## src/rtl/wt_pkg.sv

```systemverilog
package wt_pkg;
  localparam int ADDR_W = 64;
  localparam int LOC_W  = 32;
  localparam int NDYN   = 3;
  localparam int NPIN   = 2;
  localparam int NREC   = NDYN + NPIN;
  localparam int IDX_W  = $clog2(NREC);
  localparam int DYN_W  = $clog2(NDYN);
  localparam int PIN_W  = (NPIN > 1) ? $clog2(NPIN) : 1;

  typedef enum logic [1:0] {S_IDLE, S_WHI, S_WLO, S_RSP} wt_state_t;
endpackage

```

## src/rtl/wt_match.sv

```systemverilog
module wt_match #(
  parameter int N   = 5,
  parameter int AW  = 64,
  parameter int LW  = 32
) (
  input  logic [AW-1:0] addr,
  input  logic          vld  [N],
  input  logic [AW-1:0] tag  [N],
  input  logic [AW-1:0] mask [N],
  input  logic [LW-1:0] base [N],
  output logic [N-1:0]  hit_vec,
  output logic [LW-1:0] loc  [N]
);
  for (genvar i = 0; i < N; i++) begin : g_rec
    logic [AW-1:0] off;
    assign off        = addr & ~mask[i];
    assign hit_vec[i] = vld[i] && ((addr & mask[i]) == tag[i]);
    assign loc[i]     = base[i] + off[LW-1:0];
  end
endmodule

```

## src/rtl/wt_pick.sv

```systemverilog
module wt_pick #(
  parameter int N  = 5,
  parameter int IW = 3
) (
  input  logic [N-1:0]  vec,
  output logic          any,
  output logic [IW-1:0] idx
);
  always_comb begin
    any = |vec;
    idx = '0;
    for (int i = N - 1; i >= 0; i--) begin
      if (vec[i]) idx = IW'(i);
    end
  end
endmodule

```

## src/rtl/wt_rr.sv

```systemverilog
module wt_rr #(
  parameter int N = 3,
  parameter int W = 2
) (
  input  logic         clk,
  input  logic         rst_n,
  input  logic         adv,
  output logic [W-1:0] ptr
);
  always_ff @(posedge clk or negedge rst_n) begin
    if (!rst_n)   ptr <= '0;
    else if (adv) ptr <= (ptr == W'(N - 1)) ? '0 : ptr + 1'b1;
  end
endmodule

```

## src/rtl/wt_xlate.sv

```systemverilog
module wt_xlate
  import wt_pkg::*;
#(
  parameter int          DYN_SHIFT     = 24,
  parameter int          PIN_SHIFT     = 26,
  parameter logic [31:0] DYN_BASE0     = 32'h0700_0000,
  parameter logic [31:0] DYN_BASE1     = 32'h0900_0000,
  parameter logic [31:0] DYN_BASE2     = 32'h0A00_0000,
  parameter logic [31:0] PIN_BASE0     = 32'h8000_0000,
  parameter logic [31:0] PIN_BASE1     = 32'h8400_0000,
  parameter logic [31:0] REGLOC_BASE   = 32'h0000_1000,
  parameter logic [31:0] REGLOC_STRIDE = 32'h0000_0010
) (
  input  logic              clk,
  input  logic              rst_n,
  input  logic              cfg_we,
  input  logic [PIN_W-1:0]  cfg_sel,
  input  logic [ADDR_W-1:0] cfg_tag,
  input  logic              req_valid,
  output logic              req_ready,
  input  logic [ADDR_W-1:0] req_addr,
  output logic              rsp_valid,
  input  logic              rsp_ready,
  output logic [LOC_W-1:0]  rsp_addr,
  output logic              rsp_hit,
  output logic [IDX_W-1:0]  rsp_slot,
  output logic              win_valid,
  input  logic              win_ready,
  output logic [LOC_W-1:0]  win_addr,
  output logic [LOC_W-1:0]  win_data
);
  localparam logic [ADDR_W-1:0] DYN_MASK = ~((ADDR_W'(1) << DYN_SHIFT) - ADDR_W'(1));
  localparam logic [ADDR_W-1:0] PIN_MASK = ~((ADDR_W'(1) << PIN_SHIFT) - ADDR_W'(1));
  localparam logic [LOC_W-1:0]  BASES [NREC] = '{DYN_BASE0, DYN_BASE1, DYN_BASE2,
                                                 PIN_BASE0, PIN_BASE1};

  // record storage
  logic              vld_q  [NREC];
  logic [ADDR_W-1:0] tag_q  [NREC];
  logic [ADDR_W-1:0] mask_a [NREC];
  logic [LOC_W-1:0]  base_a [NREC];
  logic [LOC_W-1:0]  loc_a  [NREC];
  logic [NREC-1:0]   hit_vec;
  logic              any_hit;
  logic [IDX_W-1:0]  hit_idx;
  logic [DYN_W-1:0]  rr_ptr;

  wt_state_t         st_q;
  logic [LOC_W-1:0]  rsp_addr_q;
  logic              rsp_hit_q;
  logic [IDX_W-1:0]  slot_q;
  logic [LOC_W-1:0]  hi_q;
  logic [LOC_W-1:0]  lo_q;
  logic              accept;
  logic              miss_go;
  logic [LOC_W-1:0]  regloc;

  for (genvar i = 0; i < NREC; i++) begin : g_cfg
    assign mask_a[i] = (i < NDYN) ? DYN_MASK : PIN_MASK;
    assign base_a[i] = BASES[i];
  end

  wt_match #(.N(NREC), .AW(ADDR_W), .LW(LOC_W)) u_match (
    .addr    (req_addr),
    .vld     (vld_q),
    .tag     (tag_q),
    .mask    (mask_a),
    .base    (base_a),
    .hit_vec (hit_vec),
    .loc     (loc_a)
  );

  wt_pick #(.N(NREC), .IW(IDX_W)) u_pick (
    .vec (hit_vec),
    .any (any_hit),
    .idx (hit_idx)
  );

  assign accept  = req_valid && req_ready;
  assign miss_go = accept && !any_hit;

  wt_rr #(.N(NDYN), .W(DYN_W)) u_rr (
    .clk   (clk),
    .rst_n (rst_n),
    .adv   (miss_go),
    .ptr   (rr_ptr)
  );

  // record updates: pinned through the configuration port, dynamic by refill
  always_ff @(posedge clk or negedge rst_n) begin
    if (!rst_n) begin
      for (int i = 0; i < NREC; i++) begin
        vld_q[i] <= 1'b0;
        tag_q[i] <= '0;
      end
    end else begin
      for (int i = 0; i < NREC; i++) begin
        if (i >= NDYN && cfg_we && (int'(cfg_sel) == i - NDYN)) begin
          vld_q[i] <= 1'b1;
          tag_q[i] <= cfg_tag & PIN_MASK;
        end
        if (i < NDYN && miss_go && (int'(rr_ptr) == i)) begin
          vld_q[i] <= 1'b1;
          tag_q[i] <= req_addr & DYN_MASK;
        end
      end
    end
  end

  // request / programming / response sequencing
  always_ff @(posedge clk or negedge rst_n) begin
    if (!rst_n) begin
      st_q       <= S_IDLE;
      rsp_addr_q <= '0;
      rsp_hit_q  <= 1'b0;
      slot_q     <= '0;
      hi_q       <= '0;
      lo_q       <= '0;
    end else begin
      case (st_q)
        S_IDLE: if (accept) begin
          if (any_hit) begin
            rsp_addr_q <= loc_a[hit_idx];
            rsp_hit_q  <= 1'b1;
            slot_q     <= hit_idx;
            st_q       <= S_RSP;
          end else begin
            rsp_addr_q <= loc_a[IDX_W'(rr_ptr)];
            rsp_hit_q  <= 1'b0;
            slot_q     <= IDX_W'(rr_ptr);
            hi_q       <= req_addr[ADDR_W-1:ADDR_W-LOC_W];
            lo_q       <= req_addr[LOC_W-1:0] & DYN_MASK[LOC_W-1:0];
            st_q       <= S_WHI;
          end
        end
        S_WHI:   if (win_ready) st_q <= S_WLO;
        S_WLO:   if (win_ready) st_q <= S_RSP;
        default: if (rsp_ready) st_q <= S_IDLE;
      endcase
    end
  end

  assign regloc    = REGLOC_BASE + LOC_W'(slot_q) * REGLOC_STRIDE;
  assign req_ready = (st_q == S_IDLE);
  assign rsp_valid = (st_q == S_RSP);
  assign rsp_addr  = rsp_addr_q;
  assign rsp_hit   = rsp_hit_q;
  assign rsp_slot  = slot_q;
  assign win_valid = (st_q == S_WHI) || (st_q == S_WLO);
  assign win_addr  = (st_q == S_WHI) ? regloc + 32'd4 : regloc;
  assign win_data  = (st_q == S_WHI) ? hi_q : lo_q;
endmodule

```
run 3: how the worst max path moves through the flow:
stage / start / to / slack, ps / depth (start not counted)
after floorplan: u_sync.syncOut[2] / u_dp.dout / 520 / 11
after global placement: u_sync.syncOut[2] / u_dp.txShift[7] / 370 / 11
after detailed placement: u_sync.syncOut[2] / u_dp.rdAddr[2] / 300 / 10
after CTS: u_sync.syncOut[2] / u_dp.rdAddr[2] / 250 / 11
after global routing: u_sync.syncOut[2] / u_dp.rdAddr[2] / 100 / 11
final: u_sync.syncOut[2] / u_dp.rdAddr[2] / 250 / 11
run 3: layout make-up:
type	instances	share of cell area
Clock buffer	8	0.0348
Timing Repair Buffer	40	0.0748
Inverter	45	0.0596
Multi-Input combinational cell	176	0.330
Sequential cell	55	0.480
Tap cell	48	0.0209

* * * * * * * * *

• _DESCRIPTION OF THE TASK_
The answer is the line holding "after floorplan: u_sync.syncOut[2]" and all the lines after it through the end of the records, repeated exactly.

• _EXPECTED ANSWER_
after floorplan: u_sync.syncOut[2] / u_dp.dout / 520 / 11
after global placement: u_sync.syncOut[2] / u_dp.txShift[7] / 370 / 11
after detailed placement: u_sync.syncOut[2] / u_dp.rdAddr[2] / 300 / 10
after CTS: u_sync.syncOut[2] / u_dp.rdAddr[2] / 250 / 11
after global routing: u_sync.syncOut[2] / u_dp.rdAddr[2] / 100 / 11
final: u_sync.syncOut[2] / u_dp.rdAddr[2] / 250 / 11
run 3: layout make-up:
type	instances	share of cell area
Clock buffer	8	0.0348
Timing Repair Buffer	40	0.0748
Inverter	45	0.0596
Multi-Input combinational cell	176	0.330
Sequential cell	55	0.480
Tap cell	48	0.0209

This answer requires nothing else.